Domestic manufacturers’ new orders of machine tools and related technologies fell 40.7% from December 2016 to January 2017, from $425.18 million down to $252.21 million, and chilling for now some of the optimism that has been building in the U.S. manufacturing sector. The year-on-year comparison shows the January results fell 11.4% from January 2016’s total.
New orders for cutting tools have been flat or declining for much of the past two years, with some incidental peaks sparking hopes for a steady revival of manufacturing demand, such as the high volume recorded during September 2016, coinciding with IMTS 2016, or the year-end increase that was registered during December 2016.
“January’s slump was not unexpected as it was in line with analyst forecasts for a soft start to 2017. We continue to be on track for an upturn later in the spring,” according to Douglas K. Woods, president of AMT – the Association for Manufacturing Technology.
AMT releases the total value for new orders of machine tools in its monthly U.S. Manufacturing Technology Orders Report. USMTO summarizes actual totals for machine tool sales, nationwide and in six regions, as reported by participating companies that produce and distribute metal-cutting and metal-forming and -fabricating equipment, including domestically manufactured and imported machinery and equipment.
AMT describes USMTO data as a reliable leading indicator of current activity in the industrial economy, as manufacturing companies invest in capital equipment to increase capacity and improve productivity.
Notwithstanding the drop in new orders, Woods offered a series of examples that suggest higher levels of investment are imminent: “Several large capital expansion projects have been announced in recent weeks,” the AMT president noted, “and the PMI was up for the sixth consecutive month.

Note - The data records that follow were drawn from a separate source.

## config.mk

```make
export PLATFORM = sky130hd
export DESIGN_NAME = div_iter_core
export DESIGN_NICKNAME = d
export VERILOG_FILES = /design/src/rtl/div_iter_core.sv
export SDC_FILE = /design/constraint.sdc
export NUM_CORES = 1
export LEC_CHECK = 0
export CORE_AREA = 2 2 164 166
export CTS_CLUSTER_DIAMETER = 40
export DETAILED_ROUTE_END_ITERATION = 8
export DIE_AREA = 0 0 166 168
export GPL_TIMING_DRIVEN = 0
export HOLD_SLACK_MARGIN = 0.06
export MAX_ROUTING_LAYER = met4
export PLACE_DENSITY = 0.74
export SLEW_MARGIN = 5
export SYNTH_ARGS = -nofsm -noshare
export SYNTH_HDL_FRONTEND = slang
export SYNTH_SLANG_ARGS = --single-unit
```

## constraint.sdc

```tcl
create_clock -name clk -period 11.8 [get_ports clk]
set_clock_uncertainty 0.05 [all_clocks]
set_input_delay 2.36 -clock clk [delete_from_list [all_inputs] [get_ports clk]]
set_output_delay 2.36 -clock clk [all_outputs]
set_load 0.01 [all_outputs]
```

## src/rtl/div_iter_core.sv

```systemverilog
// Iterative radix-2 restoring divider, one quotient bit per cycle, with an enable/ready/complete
// handshake. Signed operands are reduced to magnitudes, divided, then sign-corrected.
module div_iter_core #(
    parameter int WIDTH = 32
) (
    input  logic             clk,
    input  logic             rst,
    input  logic             enable,
    input  logic             sign_en,
    input  logic [WIDTH-1:0] op1,
    input  logic [WIDTH-1:0] op2,
    output logic [WIDTH-1:0] quo_o,
    output logic [WIDTH-1:0] rem_o,
    output logic             ready,
    output logic             complete
);

    localparam int CW = $clog2(WIDTH);

    typedef enum logic [2:0] {
        S_IDLE,
        S_PREP,
        S_ITER,
        S_FIX,
        S_DONE
    } state_t;

    state_t           state_q, state_d;
    logic [WIDTH-1:0] op1_q, op1_d;
    logic [WIDTH-1:0] op2_q, op2_d;
    logic             sign_q, sign_d;
    logic [WIDTH-1:0] dvd_q, dvd_d;    // dividend magnitude, becomes the quotient magnitude
    logic [WIDTH-1:0] dvs_q, dvs_d;
    logic [WIDTH-1:0] prem_q, prem_d;
    logic [CW-1:0]    cnt_q, cnt_d;
    logic             negq_q, negq_d;
    logic             negr_q, negr_d;
    logic             zdiv_q, zdiv_d;
    logic [WIDTH-1:0] quo_q, quo_d;
    logic [WIDTH-1:0] rem_q, rem_d;

    logic [WIDTH:0]   shifted;
    logic [WIDTH:0]   trial;

    assign quo_o = quo_q;
    assign rem_o = rem_q;

    // NOTE: every signal driven here gets a default first, so no path leaves one unassigned
    // and no latch is inferred.
    always_comb begin
        state_d  = state_q;
        op1_d    = op1_q;
        op2_d    = op2_q;
        sign_d   = sign_q;
        dvd_d    = dvd_q;
        dvs_d    = dvs_q;
        prem_d   = prem_q;
        cnt_d    = cnt_q;
        negq_d   = negq_q;
        negr_d   = negr_q;
        zdiv_d   = zdiv_q;
        quo_d    = quo_q;
        rem_d    = rem_q;
        ready    = 1'b0;
        complete = 1'b0;

        shifted  = {prem_q, dvd_q[WIDTH-1]};
        trial    = shifted - {1'b0, dvs_q};

        case (state_q)
            S_IDLE: begin
                ready = 1'b1;
                if (enable) begin
                    op1_d   = op1;
                    op2_d   = op2;
                    sign_d  = sign_en;
                    state_d = S_PREP;
                end
            end
            S_PREP: begin
                dvd_d   = (sign_q && op1_q[WIDTH-1]) ? -op1_q : op1_q;
                dvs_d   = (sign_q && op2_q[WIDTH-1]) ? -op2_q : op2_q;
                negq_d  = sign_q & (op1_q[WIDTH-1] ^ op2_q[WIDTH-1]);
                negr_d  = sign_q & op1_q[WIDTH-1];
                prem_d  = '0;
                cnt_d   = CW'(WIDTH - 1);
                zdiv_d  = (op2_q == '0);
                state_d = (op2_q == '0) ? S_FIX : S_ITER;
            end
            S_ITER: begin
                // The partial remainder stays below the divisor, so a failed trial fits in WIDTH bits.
                if (!trial[WIDTH]) begin
                    prem_d = trial[WIDTH-1:0];
                    dvd_d  = {dvd_q[WIDTH-2:0], 1'b1};
                end else begin
                    prem_d = shifted[WIDTH-1:0];
                    dvd_d  = {dvd_q[WIDTH-2:0], 1'b0};
                end
                cnt_d = cnt_q - 1'b1;
                if (cnt_q == '0) begin
                    state_d = S_FIX;
                end
            end
            S_FIX: begin
                if (zdiv_q) begin
                    quo_d = '1;
                    rem_d = op1_q;
                end else begin
                    quo_d = negq_q ? -dvd_q : dvd_q;
                    rem_d = negr_q ? -prem_q : prem_q;
                end
                state_d = S_DONE;
            end
            S_DONE: begin
                complete = 1'b1;
                state_d  = S_IDLE;
            end
            default: state_d = S_IDLE;
        endcase
    end

    // NOTE: state registers use non-blocking assignments so every flop samples the values
    // from before the edge, independent of statement order.
    always_ff @(posedge clk or posedge rst) begin
        if (rst) begin
            state_q <= S_IDLE;
            op1_q   <= '0;
            op2_q   <= '0;
            sign_q  <= 1'b0;
            dvd_q   <= '0;
            dvs_q   <= '0;
            prem_q  <= '0;
            cnt_q   <= '0;
            negq_q  <= 1'b0;
            negr_q  <= 1'b0;
            zdiv_q  <= 1'b0;
            quo_q   <= '0;
            rem_q   <= '0;
        end else begin
            state_q <= state_d;
            op1_q   <= op1_d;
            op2_q   <= op2_d;
            sign_q  <= sign_d;
            dvd_q   <= dvd_d;
            dvs_q   <= dvs_d;
            prem_q  <= prem_d;
            cnt_q   <= cnt_d;
            negq_q  <= negq_d;
            negr_q  <= negr_d;
            zdiv_q  <= zdiv_d;
            quo_q   <= quo_d;
            rem_q   <= rem_d;
        end
    end

endmodule

```

==> results.json <==
{
  "whs_path_depth": 2,
  "timing.final.crit_period_ns": 4.466,
  "clk_latency_ns": 0.54,
  "cellPowerDensity_nw_per_um2": 324.2,
  "globalRouteMet1Util": 0.3346,
  "coreArea_sq_um": 26350,
  "grt_antenna_before_repair": 0,
  "hold_viol": 0,
  "n_fill_cell": 2225,
  "number_of_synthesized_flops_with_an_enable_pin": 0,
  "path_max_fanout": 9,
  "final_cell_mix": "dfrtp_1 (236), o21ai_0 (169), nand2_1 (168), clkdlybuf4s50_1 (133), a21oi_1 (112)",
  "detail_route.wl_per_cell_um": 17.88,
  "worst_r2r_startpoint": "dvd_q[31]",
  "cp_cell_sequence": "clkbuf_1 > nor3_1 > clkdlybuf4s50_1",
  "netlist_instances": 1478,
  "worstHoldStart": "dvs_q[7]",
  "relative_slew_slack": 0.3092,
  "tritoncts_num_sinks": 236,
  "async_reset_ff_frac": 1.000,
  "seq_area_frac_synth": 0.4345,
  "worst-slew-pin-transition_ns": 1.027,
  "post_synthesis_sequential_element_count": 236,
  "final_common_cell": "dfrtp_1",
  "grt_pass1_vias": 11330,
  "synth_flop_cell": "dfrtp_1",
  "post_cts.repair.setup_buffers": 0,
  "globalplace.congestion": 0.9012,
  "numPortBuffers": 133,
  "top_usage_layer": "met2",
  "critPathBufInv": 2,
  "setup_slack_ns": 7.334,
  "grt_util_all_layers": 0.2692,
  "via_per_inst": 5.628,
  "worst-r2r-cell-count": 14,
  "fmaxAchievable_ghz": 0.2239,
  "dpl_worst_slack_ns": 6.868,
  "nNetsFinal": 1759,
  "route.detailed.drc": 0,
  "cts.root.buffer_cell": "clkbuf_16",
  "htreeDepth": 2,
  "max_stage_delay_ns": 0.61,
  "post_cts_hold_buffer_count": 0,
  "floorplan.io_pins": 134,
  "synth_fp_nets": 1585,
  "area_growth_syn_to_layout_pct": 23.32,
  "final_cells": 2019,
  "critical-path-top-delay-family": "buffers and inverters",
  "grt.overflow.total": 0,
  "crit_required_ns": 9.39,
  "die_width_um": 166,
  "wp_data_arrival_ns": 2.06,
  "setup_crit_end_kind": "output pin",
  "post_cts_resized": 0,
  "initial_utilization": 0.5159,
  "final_max_slew_viol_count": 0,
  "worst_hold_path.endpoint": "dvs_q[7]",
  "clkSlewWorstSetupHoldPaths_ns": 0.05,
  "worstSetupPathType": "flip-flop to output pin",
  "status": "finished clean",
  "cts_tree": "done",
  "max_vdd_drop_mv": 0.1622,
  "critPathSlowestCell": "clkdlybuf4s50_1",
  "die-height_um": 168,
  "postSynthAreaPerCell_sq_um": 9.197,
  "post_dp_cell_area_sq_um": 15390,
  "max_cap_viol_count": 0,
  "leakage_nw": 7.170,
  "start_kind": "flip-flop",
  "drt_iter0_drcs": 778,
  "reg2reg_slack_ns": 7.64,
  "critical_path_cell_count": 3,
  "layout.cell_area.non_filler_sq_um": 16760,
  "multi_input_comb_area_sq_um": 7147,
  "grt_setup_unrepaired": "false",
  "grt_use_met3": 0.03761,
  "routed_wl_mm": 36.10,
  "mappedNetlistArea_sq_um": 13590,
  "numCtsBuffers": 38,
  "timing.setup.tns_ns": 0,
  "dp.final_hpwl_mm": 26.85,
  "sequential_standard_cell_area_sq_um": 5906,
  "dpl.cell_count": 1953,
  "drive_above_1_share": 0.09058,
  "rr_endpoint": "prem_q[2]",
  "clockBufferDepth": 3,
  "diodes": 0,
  "synth_cell_type_count": 69,
  "timing.final.setup_violations": 0,
  "grt_first_pass_wirelength_mm": 59.02,
  "min-delay-path-class": "flip-flop to flip-flop",
  "timing.final.crit_share": 0.3785,
  "fp.dieArea_sq_um": 27890,
  "via_count": 11360,
  "dr.pass1.iters": 5,
  "grt_start_max_net_pins": 124,
  "yosys_warnings": 0,
  "grt.met2_usage": 0.4501,
  "hold_ws_ns": 0.4246,
  "antenna_viol_nets_final": 0,
  "placementRows": 60
}
[synth_stat cells, types with 11 or more instances]
cell type | number | area share
a21oi_1 | 112 | 0.041
a22oi_1 | 33 | 0.018
clkbuf_1 | 71 | 0.020
dfrtp_1 | 236 | 0.43
ha_1 | 38 | 0.035
inv_1 | 52 | 0.014
mux2_2 | 60 | 0.050
mux2i_1 | 30 | 0.022
nand2_1 | 168 | 0.046
nand2b_1 | 11 | 0.0051
nand3_1 | 14 | 0.0052
nor2_1 | 107 | 0.030
nor2b_1 | 13 | 0.0060
nor3_1 | 19 | 0.0070
nor4_1 | 17 | 0.0078
o21ai_0 | 169 | 0.062
o21ai_1 | 15 | 0.0055
o31ai_1 | 23 | 0.013
o41ai_1 | 13 | 0.0084
xnor2_1 | 65 | 0.042
xor2_1 | 82 | 0.053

Our members report increased quotation activity and at the Houstex show in early March; both attendees and visitors were upbeat.”
He pointed to several high-profile expansion projects ($386 million at Pratt & Whitney, Columbus, O., $600 million at Toyota, Princeton, Ind.) and to the increased activity indicated by the latest Cutting Tool Market Report, as evidence of “a coming upturn in orders for capital manufacturing equipment.”

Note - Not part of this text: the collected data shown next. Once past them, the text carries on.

--- src/rtl/hdb3_dec_multi.sv ---
// Multi-lane HDB3/AMI decoder: registers the mode, tracks the shared pipeline
// fill and instantiates one decoder lane per channel.
module hdb3_dec_multi
   import hdb3_pkg::*;
#(
   parameter int CH    = 4,
   parameter int CNT_W = 16
) (
   input  logic                clk,
   input  logic                rst,
   input  logic                mode,
   input  logic                data_valid,
   input  logic [2*CH-1:0]     HDB3_in,
   output logic [CH-1:0]       dout,
   output logic                dout_valid,
   output logic [CH-1:0]       err,
   output logic [CH*CNT_W-1:0] err_cnt,
   input  logic                cnt_clr
);

   logic       mode_r;
   logic [2:0] fill_r;
   logic       restart_s;

   // A mode change restarts every lane and discards the symbol of that clock
   always_comb begin
      restart_s = (mode != mode_r);
   end

   // Registered mode copy, shared fill counter and output qualifier
   always_ff @(posedge clk or negedge rst) begin
      if (!rst) begin
         mode_r     <= MODE_AMI;
         fill_r     <= 3'd0;
         dout_valid <= 1'b0;
      end else if (restart_s) begin
         mode_r     <= mode;
         fill_r     <= 3'd0;
         dout_valid <= 1'b0;
      end else if (data_valid) begin
         dout_valid <= (fill_r == FILL_MAX);
         fill_r     <= (fill_r == FILL_MAX) ? FILL_MAX : (fill_r + 3'd1);
      end else begin
         dout_valid <= 1'b0;
      end
   end

   for (genvar i = 0; i < CH; i++) begin : g_lane
      hdb3_dec_lane #(
         .CNT_W(CNT_W)
      ) u_lane (
         .clk       (clk),
         .rst       (rst),
         .mode      (mode_r),
         .restart   (restart_s),
         .data_valid(data_valid),
         .sym       (HDB3_in[2*i +: 2]),
         .cnt_clr   (cnt_clr),
         .dout      (dout[i]),
         .err       (err[i]),
         .err_cnt   (err_cnt[CNT_W*i +: CNT_W])
      );
   end

endmodule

Even so, the decline in January orders was evident across the six regions included in the USMTO. In the Northeast, new orders for metal-cutting equipment fell 43.9% from the December result to $46.95 million during January. That figure is 16.8% lower than the January 2016 regional result.

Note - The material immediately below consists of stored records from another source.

==> src/rtl/seq_tx.sv <==
// seq_tx: serial frame transmitter. Each accepted word goes out as
// SYNC[3:0], payload MSB first, then an even-parity bit, one bit per clk.
// Ports:
//   clk        - clock, rising edge
//   rst        - asynchronous active-high reset, aborts any frame in flight
//   data_in    - payload word offered for transmission
//   data_valid - data_in holds a word to send
//   data_ready - block accepts a word this cycle (IDLE or PARITY)
//   dout       - registered serial line
//   dout_en    - high while dout carries a frame bit
//   frame_done - one-cycle pulse coincident with the parity bit
//
// state     | meaning
// ST_IDLE   | line idle, ready for a word
// ST_SYNC   | sending header bits, r_cnt = header bit index
// ST_DATA   | sending payload bits, r_cnt = payload bit index
// ST_PARITY | sending parity bit, ready for the next word
module seq_tx
  import seq_pkg::*;
#(
  parameter int         DATA_W   = 8,
  parameter logic [3:0] SYNC     = SYNC_DEFAULT,
  parameter logic       IDLE_BIT = 1'b0
) (
  input  logic              clk,
  input  logic              rst,
  input  logic [DATA_W-1:0] data_in,
  input  logic              data_valid,
  output logic              data_ready,
  output logic              dout,
  output logic              dout_en,
  output logic              frame_done
);

  localparam int CNT_MAX = (DATA_W > SYNC_LEN) ? DATA_W : SYNC_LEN;
  localparam int CNT_W   = $clog2(CNT_MAX);

  localparam logic [CNT_W-1:0] SYNC_LAST = CNT_W'(SYNC_LEN - 1);
  localparam logic [CNT_W-1:0] DATA_LAST = CNT_W'(DATA_W - 1);

  seq_state_t       r_state;
  logic [CNT_W-1:0] r_cnt;
  logic             r_dout;
  logic             r_dout_en;
  logic             r_done;

  logic w_ready;
  logic w_hs;
  logic w_shift;
  logic w_msb;
  logic w_par;
  logic w_sync_next;

  // Ready is forced low during reset so no handshake can be seen then.
  assign w_ready = !rst && ((r_state == ST_IDLE) || (r_state == ST_PARITY));
  assign w_hs    = w_ready && data_valid;

  // A payload bit leaves the shift register on every edge that puts one on
  // dout: the SYNC->DATA edge and every DATA edge except the last.
  assign w_shift = ((r_state == ST_SYNC) && (r_cnt == SYNC_LAST)) ||
                   ((r_state == ST_DATA) && (r_cnt != DATA_LAST));

  // next header bit while walking SYNC[3] down to SYNC[0]
  assign w_sync_next = SYNC[2'd2 - r_cnt[1:0]];

  seq_tx_shreg #(
    .DATA_W (DATA_W)
  ) u_shreg (
    .clk      (clk),
    .rst      (rst),
    .i_load   (w_hs),
    .i_shift  (w_shift),
    .i_data   (data_in),
    .o_msb    (w_msb),
    .o_parity (w_par)
  );

  always_ff @(posedge clk or posedge rst) begin
    if (rst) begin
      r_state   <= ST_IDLE;
      r_cnt     <= '0;
      r_dout    <= IDLE_BIT;
      r_dout_en <= 1'b0;
      r_done    <= 1'b0;
    end else begin
      r_done <= 1'b0;
      case (r_state)
        ST_IDLE: begin
          r_cnt <= '0;
          if (w_hs) begin
            r_state   <= ST_SYNC;
            r_dout    <= SYNC[3];
            r_dout_en <= 1'b1;
          end else begin
            r_dout    <= IDLE_BIT;
            r_dout_en <= 1'b0;
          end
        end
        ST_SYNC: begin
          if (r_cnt == SYNC_LAST) begin
            r_state <= ST_DATA;
            r_cnt   <= '0;
            r_dout  <= w_msb;
          end else begin
            r_cnt  <= r_cnt + 1'b1;
            r_dout <= w_sync_next;
          end
        end
        ST_DATA: begin
          if (r_cnt == DATA_LAST) begin
            r_state <= ST_PARITY;
            r_cnt   <= '0;
            r_dout  <= w_par;
            r_done  <= 1'b1;
          end else begin
            r_cnt  <= r_cnt + 1'b1;
            r_dout <= w_msb;
          end
        end
        ST_PARITY: begin
          r_cnt <= '0;
          if (w_hs) begin
            r_state   <= ST_SYNC;
            r_dout    <= SYNC[3];
            r_dout_en <= 1'b1;
          end else begin
            r_state   <= ST_IDLE;
            r_dout    <= IDLE_BIT;
            r_dout_en <= 1'b0;
          end
        end
        default: begin
          r_state   <= ST_IDLE;
          r_cnt     <= '0;
          r_dout    <= IDLE_BIT;
          r_dout_en <= 1'b0;
        end
      endcase
    end
  end

  assign data_ready = w_ready;
  assign dout       = r_dout;
  assign dout_en    = r_dout_en;
  assign frame_done = r_done;

endmodule

==> config.mk <==
export PLATFORM = sky130hd
export DESIGN_NAME = seq_tx
export DESIGN_NICKNAME = d
export VERILOG_FILES = /design/src/rtl/seq_pkg.sv /design/src/rtl/seq_tx_shreg.sv /design/src/rtl/seq_tx.sv
export SDC_FILE = /design/constraint.sdc
export NUM_CORES = 1
export LEC_CHECK = 0
export CORE_UTILIZATION = 51
export DETAILED_ROUTE_END_ITERATION = 10
export PLACE_DENSITY_LB_ADDON = 0.15
export SETUP_SLACK_MARGIN = 0.5
export SLEW_MARGIN = 15
export SYNTH_ARGS = -nofsm -noshare
export SYNTH_HDL_FRONTEND = slang
export SYNTH_SLANG_ARGS = --single-unit
==> constraint.sdc <==
create_clock -name clk -period 2.28 [get_ports clk]
set_input_delay 0.684 -clock clk [delete_from_list [all_inputs] [get_ports clk]]
set_output_delay 0.684 -clock clk [all_outputs]
set_load 0.02 [all_outputs]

In the Southeast, new orders for metal-cutting equipment totaled $27.06 million, down 36.5% from December and down 30.2% from January 2016.
The North Central-East region reported new orders totaling $63.74 million for January, 34.9% less than the December total and 3.0% less than the January 2016 result.
In the North Central-West, January new orders for metal-cutting equipment fell 41.5% from December, and dropped 7.0% from January 2016.
January new orders for metal-cutting equipment in the South Central region were down 36.5% from December, but were up 53.5% from January 2016.
Finally, the West region had January new orders for metal-cutting equipment totaling $48.63 million, 44.5% less than December’s total and 6.9% less than the January 2016 total.